In the United States, the Forum would like to focus on three key areas:
1. Make business sustainable by providing strategic advice to businesses to build sustainability into their core strategy and operations and help them create cutting edge business models.
2. Define a positive future by creating inspirational – but credible – stories of the future. These help people understand the full range of risks and opportunities that they face in the coming decades. They take people out of the day-to-day and paint pictures of what the world might be like, stimulating all sorts of new product and service ideas. And they raise the level of ambition, creating a mandate for change.
3. Accelerate innovation – and bringing it to scale. We need to harness the power of ‘systems innovation’, challenging existing patterns so as to achieve breakthroughs on a life-changing scale – as happened with the internet or mobile phones. Innovation brings out the best in us: it demands the sort of energy, creativity and willingness to take risks that have characterized the most ambitious human endeavors down the centuries.
The future looks bright with this Forum committing itself to positive change amidst a negatively impacted environment.
I fully support this grand initiative by the Forum. Simply brilliant. It is much more empowering to read about positive co-creativity than negative doom stories.
Introduction of positive changes is what is necessary to empower people to transform, doom stories will bread more doom and most of all fear. Acting out of fear does not result in positive achievements.
Good for you Jeffrey, I wish you great success on your new and worthy endeavor.

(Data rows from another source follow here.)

==> flow/design.v <==
`timescale 1ns / 10ps
module fir(
    input clk,                               
    input signed [15:0] noisy_signal,        
    output signed [15:0] filtered_signal     
);
    integer i, j;
    localparam [143:0] COEFFS = {16'h04F6,    
                                 16'h0AE4,    
                                 16'h1089,    
                                 16'h1469,    
                                 16'h160F,    
                                 16'h1496,    
                                 16'h1089,    
                                 16'h0AE4,    
                                 16'h04F6};   
    reg signed [15:0] delayed_signal [0:8];
    reg signed [31:0] prod  [0:8];
    reg signed [32:0] sum_0 [0:4];
    reg signed [33:0] sum_1 [0:2];
    reg signed [34:0] sum_2 [0:1];
    reg signed [35:0] sum_3;
    always @(posedge clk) begin
        delayed_signal[0] <= noisy_signal;
        for (i = 1; i <= 8; i = i + 1) begin
            delayed_signal[i] <= delayed_signal[i - 1];
        end
    end
    always @(posedge clk) begin
        for (j = 0; j <= 8; j = j + 1) begin
            prod[j] <= delayed_signal[j] * $signed(COEFFS[16*j +: 16]);
        end
    end
    always @(posedge clk) begin
        sum_0[0] <= prod[0] + prod[1];
        sum_0[1] <= prod[2] + prod[3];
        sum_0[2] <= prod[4] + prod[5];
        sum_0[3] <= prod[6] + prod[7];
        sum_0[4] <= prod[8];
    end
    always @(posedge clk) begin
        sum_1[0] <= sum_0[0] + sum_0[1];
        sum_1[1] <= sum_0[2] + sum_0[3];
        sum_1[2] <= sum_0[4];
    end
    always @(posedge clk) begin
        sum_2[0] <= sum_1[0] + sum_1[1];
        sum_2[1] <= sum_1[2];
    end
    always @(posedge clk) begin
        sum_3 <= sum_2[0] + sum_2[1];
    end
    assign filtered_signal = $signed(sum_3[35:14]);
endmodule
==> flow/config.mk <==
export PLATFORM = sky130hd
export DESIGN_NAME = fir
export DESIGN_NICKNAME = fir
export VERILOG_FILES = /design/flow/design.v
export SDC_FILE = /design/flow/constraint.sdc
export NUM_CORES = 4
export LEC_CHECK = 0
export CAP_MARGIN = 15
export CELL_PAD_IN_SITES_DETAIL_PLACEMENT = 0
export CELL_PAD_IN_SITES_GLOBAL_PLACEMENT = 0
export CORE_MARGIN = 2
export CORE_UTILIZATION = 70
export CTS_CLUSTER_DIAMETER = 328
export CTS_CLUSTER_SIZE = 21
export GPL_TIMING_DRIVEN = 1
export MIN_ROUTING_LAYER = met1
export SETUP_SLACK_MARGIN = 0.64
export SLEW_MARGIN = 15
export TNS_END_PERCENT = 50
==> flow/constraint.sdc <==
create_clock -name core_clock -period 4.8 [get_ports {clk}]
set_input_delay 0.9600 -clock core_clock [delete_from_list [all_inputs] [get_ports {clk}]]
set_output_delay 0.9600 -clock core_clock [all_outputs]
set_load 0.01 [all_outputs]
run.sh (not shown) runs the stock make flow with config.mk's settings and CLKGATE_MAP_FILE=.
The starting point finished with setup timing left.
Rerun with:
Settings changed: ABC_AREA from default to 1, CAP_MARGIN 15 to 20, CELL_PAD_IN_SITES_DETAIL_PLACEMENT 0 to default, CELL_PAD_IN_SITES_GLOBAL_PLACEMENT 0 to default, CORE_UTILIZATION 70 to 72, CTS_CLUSTER_DIAMETER 328 to default, CTS_CLUSTER_SIZE 21 to 99, GPL_TIMING_DRIVEN 1 to default, MIN_ROUTING_LAYER met1 to default, SETUP_SLACK_MARGIN 0.64 to default, SLEW_MARGIN 15 to 20, TNS_END_PERCENT 50 to default.
Clock period 4.8 ns to 4.87 ns, I/O delays scaled along.
Effect:
- Now the flow completed with no timing, DRC or antenna violations
- clock skew grows by 6.0 ps
- wire length climbs by a quarter to a third
- count of clock-buffer cells in the layout climbs by 57
- synthesized cell count goes up by well over a third
- design area goes up by a little under a tenth
- area after synthesis went up by about a fifth
- sequential cell count stays the same
- sequential share of layout area drops by 2.0 points
- worst setup slack is better by 710 ps
- cell count climbs by well over a third
Rerun with:
Settings changed: ABC_AREA 1 to default, CTS_CLUSTER_DIAMETER from default to 400, CTS_CLUSTER_SIZE 99 to default, SETUP_SLACK_MARGIN from default to 0.26.
Clock period 4.87 ns to 1.64 ns, I/O delays scaled along.
Effect:
- With this change the flow stopped in clock tree synthesis (4_1_cts) on DPL-0038
- die area drops by about a fifth
- area after synthesis drops by about a fifth
- synthesized cell count drops by well over a third
Rerun with:
Settings changed: ABC_AREA from default to 1, PLACE_DENSITY from default to 0.38.
What happened:
- The new run aborted during global routing (5_1_grt)
- synthesized cell count went up by 58%
- die size went up by 17%
- synthesized area went up by 17%

RTL: the design.v shown in full above, as it stands there.
export LEC_CHECK = 0
export ABC_AREA = 1
export CAP_MARGIN = 20
export CELL_PAD_IN_SITES_DETAIL_PLACEMENT = 0
export CELL_PAD_IN_SITES_GLOBAL_PLACEMENT = 0
export CORE_MARGIN = 2
export CORE_UTILIZATION = 72
export CTS_CLUSTER_DIAMETER = 90
export CTS_CLUSTER_SIZE = 75
export GPL_TIMING_DRIVEN = 1
export MIN_ROUTING_LAYER = met1
export PLACE_DENSITY_LB_ADDON = 0.18
export SETUP_SLACK_MARGIN = 0.64
export SLEW_MARGIN = 15
export TNS_END_PERCENT = 50
create_clock -name core_clock -period 4.24 [get_ports {clk}]
The baseline ended with an error in 5_1_grt on GRT-0232.
Rerun with:
==> flow/config.mk (replaced) <==
export PLATFORM = sky130hd
export DESIGN_NAME = fir
export DESIGN_NICKNAME = fir
export VERILOG_FILES = /design/flow/design.v
export SDC_FILE = /design/flow/constraint.sdc
export NUM_CORES = 4
export LEC_CHECK = 0
export CAP_MARGIN = 20
export CORE_MARGIN = 2
export CORE_UTILIZATION = 40
export SLEW_MARGIN = 20
==> flow/constraint.sdc (replaced) <==
create_clock -name core_clock -period 6.0 [get_ports {clk}]
set_input_delay 1.2000 -clock core_clock [delete_from_list [all_inputs] [get_ports {clk}]]
set_output_delay 1.2000 -clock core_clock [all_outputs]
set_load 0.01 [all_outputs]
Outcome:
- With this change the flow passed the timing, design-rule and antenna checks
- die area rises by 53%
- synthesized cell count shrinks by 37%
- area after synthesis decreases by 15%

Jeffrey thank you for putting your passion into this. I firmly believe that any challenge or obstacle is also an opportunity for greatness and our only sane choice is to do what we can do optimize our situation. There are thousands of companies who are making sustainability a central pillar to their mission, creating a new economy of reliable prosperity with human-scale values. I’m now working for http://www.OnePercentforthePlanet.org, a global alliance of businesses committed to creating a healthy planet by investing at least 1% of annual revenue with sustainability-focused non-profits. These are companies like Patagonia, Clif Bar, New Belgium Brewery and artists like Jake Johnson and Grace Potter. It’s time the rest of the world join this movement and realize that sustainability is a strong business-strategy that ensures future success (and profit!) for companies.
Please let me know how One Percent for the Planet can be involved in the Forum for the Future. We have more than 4000 non-profits and companies in our global network. These are the seeds which can offer cross-pollination.
Cheers
Gaelan
Gaelan@onepercentfortheplanet.org
Wonderful initiative, but unfortunately I do not think this approach will be sucessful in the States.

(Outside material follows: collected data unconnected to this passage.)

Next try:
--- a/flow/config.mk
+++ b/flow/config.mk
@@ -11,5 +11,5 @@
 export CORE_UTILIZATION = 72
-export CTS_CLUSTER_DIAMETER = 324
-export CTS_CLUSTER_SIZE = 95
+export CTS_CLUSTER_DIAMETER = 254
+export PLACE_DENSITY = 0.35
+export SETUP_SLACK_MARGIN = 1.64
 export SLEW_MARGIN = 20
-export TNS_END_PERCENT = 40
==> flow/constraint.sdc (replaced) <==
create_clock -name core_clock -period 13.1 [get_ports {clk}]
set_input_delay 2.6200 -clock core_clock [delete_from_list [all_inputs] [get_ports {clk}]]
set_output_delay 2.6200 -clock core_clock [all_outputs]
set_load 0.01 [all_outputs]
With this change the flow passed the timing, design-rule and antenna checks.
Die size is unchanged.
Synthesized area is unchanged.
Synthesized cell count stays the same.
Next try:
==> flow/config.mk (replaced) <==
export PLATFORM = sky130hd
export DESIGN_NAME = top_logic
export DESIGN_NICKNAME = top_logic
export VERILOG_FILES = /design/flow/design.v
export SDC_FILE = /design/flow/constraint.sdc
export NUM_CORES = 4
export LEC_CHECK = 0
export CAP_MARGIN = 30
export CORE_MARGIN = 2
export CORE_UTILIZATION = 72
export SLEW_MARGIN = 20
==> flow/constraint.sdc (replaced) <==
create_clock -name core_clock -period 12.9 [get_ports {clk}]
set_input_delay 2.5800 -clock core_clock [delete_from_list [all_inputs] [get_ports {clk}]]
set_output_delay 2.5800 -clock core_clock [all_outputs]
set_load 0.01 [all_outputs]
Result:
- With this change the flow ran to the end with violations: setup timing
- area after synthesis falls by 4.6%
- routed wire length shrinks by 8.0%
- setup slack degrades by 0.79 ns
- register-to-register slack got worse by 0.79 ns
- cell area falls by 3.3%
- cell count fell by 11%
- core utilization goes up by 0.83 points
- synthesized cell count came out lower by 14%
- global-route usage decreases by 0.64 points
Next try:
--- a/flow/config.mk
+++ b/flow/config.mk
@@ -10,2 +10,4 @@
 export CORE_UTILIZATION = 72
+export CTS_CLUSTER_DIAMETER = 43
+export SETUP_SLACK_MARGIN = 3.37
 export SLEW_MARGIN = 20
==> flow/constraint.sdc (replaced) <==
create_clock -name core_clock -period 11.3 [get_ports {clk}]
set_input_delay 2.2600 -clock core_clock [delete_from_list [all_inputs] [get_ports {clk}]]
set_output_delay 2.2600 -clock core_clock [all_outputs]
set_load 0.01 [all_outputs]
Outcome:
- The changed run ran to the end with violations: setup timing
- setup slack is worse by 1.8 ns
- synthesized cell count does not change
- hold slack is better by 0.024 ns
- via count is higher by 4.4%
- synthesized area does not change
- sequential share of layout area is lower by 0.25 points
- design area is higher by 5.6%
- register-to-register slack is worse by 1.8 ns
==> inputs of run a <==
## hopselection
module hopselection(
clk_6M, rstz, p_033us,
regi_isMaster,
ps_pagerespTO,
fk_page,
scancase,
m_half_tslot_p,
connsnewslave, connsnewmaster,
txbit_period, rxbit_period,
fkset_p,   
psackfhs, pagetxfhs, pagetmp, pagerxackfhs ,
corre_threshold,
psrxfhs_succ_p,
psrxfhs,
pstxid,
m_tslot_p, ms_tslot_p,
ps_N_incr_p,
pageAB_2Npage_count, 
Atrain,
regi_interlace_offset, regi_page_k_nudge,
regi_AFH_mode,
regi_AFH_N, regi_AFH_channel_map,
ps, gips, is, giis, page, inquiry, mpr, spr, ir, conns,
prs_clock_frozen, prm_clock_frozen,
CLK, CLKE, CLKN, BD_ADDR,
counter_isFHS,
fk,
fk_chg_p, fk_chg_p_ff,
fk_pstxid
);
==> flow/config.mk <==
export PLATFORM = sky130hd
export DESIGN_NAME = hopselection
export DESIGN_NICKNAME = hopselection
export VERILOG_FILES = /design/flow/design.v
export SDC_FILE = /design/flow/constraint.sdc
export NUM_CORES = 4
export LEC_CHECK = 0
export ABC_AREA = 1
export CAP_MARGIN = 20
export CORE_MARGIN = 2
export CORE_UTILIZATION = 70
export CTS_CLUSTER_DIAMETER = 234
export CTS_CLUSTER_SIZE = 72
export HOLD_SLACK_MARGIN = 0.29
export MAX_ROUTING_LAYER = met4
export PLACE_DENSITY = 0.65
export SETUP_SLACK_MARGIN = 4.01
export SLEW_MARGIN = 20
export TNS_END_PERCENT = 5
==> flow/constraint.sdc <==
create_clock -name core_clock -period 15.4 [get_ports {clk_6M}]
set_input_delay 3.0800 -clock core_clock [delete_from_list [all_inputs] [get_ports {clk_6M}]]
set_output_delay 3.0800 -clock core_clock [all_outputs]
set_load 0.01 [all_outputs]
run.sh (not shown) runs the stock make flow with config.mk's settings and CLKGATE_MAP_FILE=.
==> run b (differences from run a) <==
==> flow/config.mk (replaced) <==
export PLATFORM = sky130hd
export DESIGN_NAME = hopselection
export DESIGN_NICKNAME = hopselection
export VERILOG_FILES = /design/flow/design.v
export SDC_FILE = /design/flow/constraint.sdc
export NUM_CORES = 4
export LEC_CHECK = 0
export ABC_AREA = 1
export CAP_MARGIN = 20
export CORE_MARGIN = 2
export CORE_UTILIZATION = 62
export CTS_CLUSTER_SIZE = 98
export PLACE_DENSITY = 0.6
export SLEW_MARGIN = 20
==> flow/constraint.sdc (replaced) <==
create_clock -name core_clock -period 30.4 [get_ports {clk_6M}]
set_input_delay 6.0800 -clock core_clock [delete_from_list [all_inputs] [get_ports {clk_6M}]]
set_output_delay 6.0800 -clock core_clock [all_outputs]
set_load 0.01 [all_outputs]
==> run c (differences from run a) <==
==> flow/config.mk (replaced) <==
export PLATFORM = sky130hd
export DESIGN_NAME = hopselection
export DESIGN_NICKNAME = hopselection
export VERILOG_FILES = /design/flow/design.v
export SDC_FILE = /design/flow/constraint.sdc
export NUM_CORES = 4
export LEC_CHECK = 0
export CAP_MARGIN = 20
export CORE_MARGIN = 2
export CORE_UTILIZATION = 66
export CTS_CLUSTER_DIAMETER = 238
export MAX_ROUTING_LAYER = met4
export PLACE_DENSITY = 0.6
export SLEW_MARGIN = 20
export TNS_END_PERCENT = 5
==> flow/constraint.sdc (replaced) <==
create_clock -name core_clock -period 16.2 [get_ports {clk_6M}]
set_input_delay 3.2400 -clock core_clock [delete_from_list [all_inputs] [get_ports {clk_6M}]]
set_output_delay 3.2400 -clock core_clock [all_outputs]
set_load 0.01 [all_outputs]
==> summary of the runs <==
- Against run a, the synthesized cell count of run c is smaller by about 22%.
- In run c the clock-buffer cell count is lower than in run b, by 4.
- Between run c and run b, the lower routed wire length is in run b (gap 16%, measured against run b).
- Between run c and run b, the lower sequential power is in run b (gap 88%, measured against run b).
- Against run b, the sequential share of layout area of run c is lower by 2.1 points.
- Run c finished but failed the layout checks on negative setup slack. Run a did not get past global routing (5_1_grt) with GRT-0232. Run b produced a clean layout.
- In run c the final area is larger than in run b, by about 12%.
- Against run b, the critical path depth of run c is lower by 8.
- In run b the total power is smaller than in run c, by about 60%.
- Clock skew: run c is higher than run b (7.8 ps).
- Of run c and run b, run c has the higher first-iteration DRC count (gap 28%, measured against run b).
==> figures <==
item	run c	run b	run a
Internal Pwr Total	2.00 mW	754 µW	-
Flip-flop and latch area	0.00423 mm²	0.00423 mm²	-
Crit path launch type	input pin	input pin	-
Number of placement rows	59	61	57
Stage-log warning count	72	69	-
Transition time at the pin with the least slew margin	1040 ps	1210 ps	-
Xor/xnor share	10.6%	7.46%	7.46%
Number of placed cells counting well taps	2636	3100	3133
Data arrival time of the critical path	14250 ps	17690 ps	-
Run status	finished with violations	complete, no violations	aborted with a tool error
Failing step	-	-	global routing (5_1_grt)
Violated checks	negative setup slack	-	-
Post-synth top area share	23.7%	24.2%	24.2%
Final-layout clock buffer total	18	22	-
Post-route cell area	0.0228 mm²	0.0205 mm²	-
Combinational cell area excluding buffers and inverters	0.0131 mm²	0.0110 mm²	-
Number of vias per cell	6.57	5.67	-
Terminating pin of the worst hold path	hopctrlwd_u.k_offset_frozen[3]	hopctrlwd_u.mod79_F.cs[0]	-
WP data required	12960 ps	24320 ps	-
Chip area estimate from yosys synthesis	0.0176 mm²	0.0173 mm²	0.0173 mm²
Yosys simple share	16.7%	26.9%	26.9%
Net count reported at finish	2791	3171	-
DRT iter0 DRCs	1711	1339	-
Via count	17800	17800	-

I have been a sustainability consultant in the UK for four year but I am originally from the States. The business communities in the two countries work very differently and take a different approach to solving problems.
The US is very pragmatic – points 2 and 3 above will get absolutely no traction or time from the US business community.
If your able to catch the attention of like minded billionaire, perhaps an initiative will have a chance. Otherwise, people are going to be to busy to bother.